# Collected data
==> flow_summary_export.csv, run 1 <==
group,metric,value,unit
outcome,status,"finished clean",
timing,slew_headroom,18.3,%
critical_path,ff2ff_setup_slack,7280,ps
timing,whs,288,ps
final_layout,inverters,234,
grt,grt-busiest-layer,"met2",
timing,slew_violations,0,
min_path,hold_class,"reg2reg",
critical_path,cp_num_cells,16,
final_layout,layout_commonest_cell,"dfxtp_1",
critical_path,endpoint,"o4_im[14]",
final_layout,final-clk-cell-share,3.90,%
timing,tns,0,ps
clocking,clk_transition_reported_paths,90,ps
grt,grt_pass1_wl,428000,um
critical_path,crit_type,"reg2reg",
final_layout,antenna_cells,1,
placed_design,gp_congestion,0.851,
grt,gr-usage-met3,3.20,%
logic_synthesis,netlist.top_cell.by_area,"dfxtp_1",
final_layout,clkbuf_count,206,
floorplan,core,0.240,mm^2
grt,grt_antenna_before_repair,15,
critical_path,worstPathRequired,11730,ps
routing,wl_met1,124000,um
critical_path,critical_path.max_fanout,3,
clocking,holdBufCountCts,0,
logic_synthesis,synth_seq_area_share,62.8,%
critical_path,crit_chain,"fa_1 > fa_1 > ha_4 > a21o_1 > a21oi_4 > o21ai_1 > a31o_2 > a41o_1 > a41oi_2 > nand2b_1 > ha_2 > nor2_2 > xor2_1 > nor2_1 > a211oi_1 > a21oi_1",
From an optimization exercise on the open Yosys and OpenROAD flow, aimed at small area and a short achievable clock period; shortcuts taken in it are not production practice. Only the layout flow was run in this run; the RTL was not checked for function there. No activity file was given, so power comes from the tool's default toggle rates.

===== flow/design.v =====
module HA (input logic a, b, output logic s, c );
    assign s = a ^ b;
    assign c = a & b;
endmodule
module mBB (
    input  logic       en,
    input  logic [1:0] a, b, sel,
    output logic [3:0] p
);
    localparam UxU = 2'b00;
    localparam UxS = 2'b01;
    localparam SxU = 2'b10;
    localparam SxS = 2'b11;
    logic [1:0] ai, bi;
    logic [3:0] pi;
    assign ai = (!en)? 0 : (sel==UxS)? b : a;
    assign bi = (!en)? 0 : (sel==UxS)? a : b;
    logic [1:0] pp0, pp1;
    assign pp0 = { (ai[1] & bi[0]), (ai[0] & bi[0]) };
    assign pp1 = { (ai[1] & bi[1]), (ai[0] & bi[1]) };
    assign pi[0] = pp0[0];
    logic HA_p1_co;
    HA HA_p1(
        .a((sel==0)? pp0[1] : ~pp0[1]),
        .b((sel==0)? pp1[0] : ~pp1[0]),
        .c(HA_p1_co),
        .s(pi[1]));
    logic HA_p2_1_co, HA_p2_1_s;
    HA HA_p2_1(
        .a(1'b1),
        .b(pp1[1]),
        .c(HA_p2_1_co),
        .s(HA_p2_1_s));
    logic HA_p2_0_a, p3_0;
    assign HA_p2_0_a = (sel==0)? pp1[1] : HA_p2_1_s;
    HA HA_p2_0(
        .a(HA_p2_0_a),
        .b(HA_p1_co),
        .c(p3_0),
        .s(pi[2]));
    assign pi[3] = (sel==0)? p3_0: ~(HA_p2_1_co | p3_0);
    always @(*) begin
        if (en) begin
            case (sel)
                UxU, SxS: p <= pi;
                UxS, SxU: p <= (~bi[1])? pi : 
                        {(pi[3] ^ ai[1]) ^ (pi[2] & ai[0]),  
                         (pi[2] ^ ai[0]) ,  pi[1:0]};        
            endcase
        end else begin
            p <= 4'b0; 
        end
    end
endmodule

# Work item
Reproduce exactly the section above that begins at the line containing "grt,gr-usage-met3,3.20,%" and ends at the line containing "logic_synthesis,synth_seq_area_share,62.8,%", leaving out all other lines.

# Reply
grt,gr-usage-met3,3.20,%
logic_synthesis,netlist.top_cell.by_area,"dfxtp_1",
final_layout,clkbuf_count,206,
floorplan,core,0.240,mm^2
grt,grt_antenna_before_repair,15,
critical_path,worstPathRequired,11730,ps
routing,wl_met1,124000,um
critical_path,critical_path.max_fanout,3,
clocking,holdBufCountCts,0,
logic_synthesis,synth_seq_area_share,62.8,%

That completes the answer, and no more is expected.